Exercise brief - Only the lines from the opening of the material through the one containing "setup / recovery" should be reproduced, each exactly as it stands.
** Opening Provided records block **
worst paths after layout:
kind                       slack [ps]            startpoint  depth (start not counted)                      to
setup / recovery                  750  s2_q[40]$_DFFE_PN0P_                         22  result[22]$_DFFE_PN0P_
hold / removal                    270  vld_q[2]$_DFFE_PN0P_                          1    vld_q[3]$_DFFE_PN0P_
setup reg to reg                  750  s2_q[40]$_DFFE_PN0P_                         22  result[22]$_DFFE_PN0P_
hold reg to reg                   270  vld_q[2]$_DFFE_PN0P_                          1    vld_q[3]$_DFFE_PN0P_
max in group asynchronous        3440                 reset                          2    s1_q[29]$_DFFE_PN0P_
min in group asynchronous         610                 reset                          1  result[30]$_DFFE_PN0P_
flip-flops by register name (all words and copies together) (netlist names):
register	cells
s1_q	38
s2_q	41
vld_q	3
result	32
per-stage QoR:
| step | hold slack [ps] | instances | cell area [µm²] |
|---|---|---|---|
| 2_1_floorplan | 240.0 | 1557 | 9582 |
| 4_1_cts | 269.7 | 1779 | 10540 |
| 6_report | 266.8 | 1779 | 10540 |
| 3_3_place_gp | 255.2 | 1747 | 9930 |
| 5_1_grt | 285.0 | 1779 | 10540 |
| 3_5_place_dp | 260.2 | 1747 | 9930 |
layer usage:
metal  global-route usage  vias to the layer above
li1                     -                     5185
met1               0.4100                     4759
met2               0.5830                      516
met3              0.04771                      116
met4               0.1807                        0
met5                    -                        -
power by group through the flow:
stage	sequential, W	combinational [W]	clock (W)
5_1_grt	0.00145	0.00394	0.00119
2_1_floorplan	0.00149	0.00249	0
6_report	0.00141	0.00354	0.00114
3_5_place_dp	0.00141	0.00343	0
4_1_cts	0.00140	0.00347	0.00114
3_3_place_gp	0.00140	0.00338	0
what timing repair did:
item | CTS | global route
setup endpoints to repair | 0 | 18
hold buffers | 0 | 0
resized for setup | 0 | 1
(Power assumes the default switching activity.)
File: src/rtl/sine_cmd_decoder.sv
// UART command decoder for the PWM sine generator: parses 3-byte CMD/D_HI/D_LO
// frames into freq/amplitude/enable registers and streams ACK/NAK/status replies.
module sine_cmd_decoder #(
  parameter logic [15:0] FREQ_DEFAULT = 16'h0100,
  parameter logic [7:0]  AMP_DEFAULT  = 8'hFF,
  parameter int          TIMEOUT_CYC  = 1_000_000
) (
  input  logic        clk,
  input  logic        rst_n,
  input  logic [7:0]  rx_data,
  input  logic        rx_valid,
  output logic [7:0]  tx_data,
  output logic        tx_valid,
  input  logic        tx_ready,
  output logic [15:0] freq_word,
  output logic [7:0]  amplitude,
  output logic        out_en,
  output logic        cfg_update,
  output logic        overrun
);
  localparam int CW = $clog2(TIMEOUT_CYC + 1);
  localparam logic [CW-1:0] TO_MAX = CW'(TIMEOUT_CYC);

  localparam logic [7:0] C_FREQ  = 8'h46;
  localparam logic [7:0] C_AMP   = 8'h41;
  localparam logic [7:0] C_EN    = 8'h45;
  localparam logic [7:0] C_QUERY = 8'h3F;
  localparam logic [7:0] R_ACK   = 8'h4B;
  localparam logic [7:0] R_NAK   = 8'h4E;

  typedef enum logic [2:0] {S_IDLE, S_GET_HI, S_GET_LO, S_EXEC, S_REPLY} state_t;

  state_t          r_state, w_next;
  logic [7:0]      r_cmd, r_dhi, r_dlo;
  logic [15:0]     r_freq;
  logic [7:0]      r_amp;
  logic            r_en;
  logic [CW-1:0]   r_cnt;
  logic [3:0][7:0] r_buf;
  logic [1:0]      r_idx, r_last;
  logic            w_in_get, w_timeout, w_cmd_wr, w_hs;

  always_ff @(posedge clk or negedge rst_n) begin
    if (!rst_n) r_state <= S_IDLE;
    else        r_state <= w_next;
  end

  always_comb begin
    w_next     = r_state;
    w_in_get   = (r_state == S_GET_HI) || (r_state == S_GET_LO);
    w_timeout  = w_in_get && !rx_valid && (r_cnt == TO_MAX);
    w_cmd_wr   = (r_cmd == C_FREQ) || (r_cmd == C_AMP) || (r_cmd == C_EN);
    w_hs       = (r_state == S_REPLY) && tx_ready;
    tx_valid   = (r_state == S_REPLY);
    tx_data    = (r_state == S_REPLY) ? r_buf[r_idx] : 8'h00;
    cfg_update = (r_state == S_EXEC) && w_cmd_wr;
    overrun    = rx_valid && ((r_state == S_EXEC) || (r_state == S_REPLY));
    case (r_state)
      S_IDLE:   if (rx_valid) w_next = S_GET_HI;
      S_GET_HI: if (rx_valid) w_next = S_GET_LO;
                else if (w_timeout) w_next = S_IDLE;
      S_GET_LO: if (rx_valid) w_next = S_EXEC;
                else if (w_timeout) w_next = S_IDLE;
      S_EXEC:   w_next = S_REPLY;
      S_REPLY:  if (w_hs && (r_idx == r_last)) w_next = S_IDLE;
      default:  w_next = S_IDLE;
    endcase
  end

  // A byte landing in the same cycle the count saturates wins over the timeout.
  always_ff @(posedge clk or negedge rst_n) begin
    if (!rst_n)                                     r_cnt <= '0;
    else if (w_in_get && !rx_valid && !w_timeout)   r_cnt <= r_cnt + 1'b1;
    else                                            r_cnt <= '0;
  end

  always_ff @(posedge clk or negedge rst_n) begin
    if (!rst_n) begin
      r_cmd <= '0;
      r_dhi <= '0;
      r_dlo <= '0;
    end else if (rx_valid) begin
      if (r_state == S_IDLE)   r_cmd <= rx_data;
      if (r_state == S_GET_HI) r_dhi <= rx_data;
      if (r_state == S_GET_LO) r_dlo <= rx_data;
    end
  end

  always_ff @(posedge clk or negedge rst_n) begin
    if (!rst_n) begin
      r_freq <= FREQ_DEFAULT;
      r_amp  <= AMP_DEFAULT;
      r_en   <= 1'b1;
    end else if (r_state == S_EXEC) begin
      case (r_cmd)
        C_FREQ:  r_freq <= {r_dhi, r_dlo};
        C_AMP:   r_amp  <= r_dlo;
        C_EN:    r_en   <= r_dlo[0];
        default: ;
      endcase
    end
  end

  // Reply buffer is sent from index 0 upward; status snapshots pre-EXEC values.
  always_ff @(posedge clk or negedge rst_n) begin
    if (!rst_n) begin
      r_buf  <= '0;
      r_idx  <= '0;
      r_last <= '0;
    end else if (r_state == S_EXEC) begin
      r_idx <= '0;
      if (w_cmd_wr) begin
        r_buf  <= {24'h0, R_ACK};
        r_last <= 2'd0;
      end else if (r_cmd == C_QUERY) begin
        r_buf  <= {{7'b0, r_en}, r_amp, r_freq[7:0], r_freq[15:8]};
        r_last <= 2'd3;
      end else begin
        r_buf  <= {24'h0, R_NAK};
        r_last <= 2'd0;
      end
    end else if (w_hs && (r_idx != r_last)) begin
      r_idx <= r_idx + 1'b1;
    end
  end

  assign freq_word = r_freq;
  assign amplitude = r_amp;
  assign out_en    = r_en;
endmodule

File: config.mk
export PLATFORM = sky130hd
export DESIGN_NAME = sine_cmd_decoder
export DESIGN_NICKNAME = d
export VERILOG_FILES = /design/src/rtl/sine_cmd_decoder.sv
export SDC_FILE = /design/constraint.sdc
export NUM_CORES = 1
export LEC_CHECK = 0
export ABC_AREA = 1
export BUFFER_PORTS_ARGS = -buffer_cell sky130_fd_sc_hd__buf_4
export CAP_MARGIN = 20
export CORE_ASPECT_RATIO = 1.75
export CORE_MARGIN = 3
export CORE_UTILIZATION = 30
export DETAILED_ROUTE_END_ITERATION = 12
export GPL_TIMING_DRIVEN = 1
export PLACE_DENSITY_LB_ADDON = 0.05
export SLEW_MARGIN = 10
export SYNTH_ARGS = -nofsm -noshare
export SYNTH_HDL_FRONTEND = slang
export SYNTH_SLANG_ARGS = --single-unit
export TNS_END_PERCENT = 30
File: constraint.sdc
create_clock -name clk -period 2.01 [get_ports clk]
set_input_delay 0.1005 -clock clk [delete_from_list [all_inputs] [get_ports clk]]
set_output_delay 0.1005 -clock clk [all_outputs]
set_load 0.05 [all_outputs]
==> results.toml, run 1 <==
[setup_path]
worst_path_dominant_cell_family = "simple AND/OR/NAND/NOR gates"
worstSetupPathType = "reg -> out"
crit_path_end_kind = "output port"
crit_fanout = 4
path_cells = "nor2_1 -> nand3_1 -> a21oi_1 -> buf_4"
start_kind = "register"
cp.buffers_inverters = 1
critPathArrivalTime_ns = 1.77
cp_slowest_cell = "dfrtp_1"
required_ns = 1.91
max_stage_delay_ns = 0.45

[synthesis]
synthCells = 559
yosys.area_share.simple = 0.237
ys_types = 37
synth_compound_gate_area_share = 0.125
yosys_warnings = 0
synth_nets = 573
yosys_register_bits = 100
muxShareOfSynthArea = 0
synthAdderAreaFrac = 0.00528
ys_seq_area_frac = 0.530
synthXorXnorAreaFrac = 0.0222
synth_top_family_by_area = "simple AND/OR/NAND/NOR gates"
syn_area_um2 = 4740
avgSynthCellArea_um2 = 8.49
yosys.area.top_type_share = 0.475
synth_area_leader_cell = "dfrtp_1"
synthTopCellsByArea = "dfrtp_1 47%, nand2_1 10%, o21ai_0 7.1%"

[cts]
cts_tree = "done"
clkTransAtPathRegs_ns = 0.07
cts-htree-levels = 3
cts.sinks = 100
clockBufferDepth = 2
cts_buffers = 9
clockRootBuffer = "clkbuf_16"
clk-insertion-delay-late_ns = 0.34

[sta]
max_clock_freq_mhz = 535
slew_violations = 0
finalCritPeriodShare = 0.930
grt_setup_unrepaired = "false"
min_period_ns = 1.87
hold_violations = 0
relSlewSlack = 0.677
totalNegativeSetupSlack_ns = 0
skew_ns = 0.00828
worst_pin_slew_ns = 0.484
setup_viol = 0

[layout]
nets = 633
layout-drive-gt1-share = 0.183
finalInstanceArea_um2 = 5690
fill_cells = 1642
layout_common_cells = "131 x nand2_1, 89 x dfrtp_1, 67 x o21ai_0, 67 x buf_4, 66 x nor2_1"
area_delta_synth_final_pct = 20.0
layout_commonest_cell = "nand2_1"
antenna_cells = 0

[pwr]
ir_drop_v = 0.000424
power.switching_fraction = 0.362
combinationalPowerShare = 0.275
p_sw_uw = 2290
power_frac_seq = 0.430
p_leak_uw = 0.00260
clock_power_share = 0.295
cellPowerDensity_nw_per_um2 = 1110
internal-power_uw = 4030

[floorplanning]
start_util = 0.307
ios = 48
chipWidth_um = 101
rows = 60
die_h_um = 172
core_area_um2 = 15500
die_area_um2 = 17400

[outcome]
status = "finished, final reports clean"

[hold_path]
hold_path.class = "in -> reg"

[detailed_routing]
drtAntennaViolNets = 0
route.detailed.drc = 0
drtIter0Drc = 107
post_drt_wl_per_cell_um = 16.9
dr.pass1.iters = 4
vias_per_cell = 4.75
wl_um = 13700
dr_total_vias = 3845

[grt]
grt_start_max_net_pins = 44
gr-total-overflow = 0
grt_pass1_vias = 4023
grt_most_used_layer = "met2"
grt_pass1_wl_um = 22000
antenna_found_initial = 0
grt_usage = 0.167
grtUsageMet2 = 0.324
met1_usage = 0.167
met3_usage = 0.0242

[place]
hpwl_um = 10800
gp_congestion = 0.950
placed_cell_area_um2 = 5330
io_buffers = 47

[run]
max_cap_viol_count = 0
** Closing Provided records block **
Answer below -
worst paths after layout:
kind                       slack [ps]            startpoint  depth (start not counted)                      to
setup / recovery                  750  s2_q[40]$_DFFE_PN0P_                         22  result[22]$_DFFE_PN0P_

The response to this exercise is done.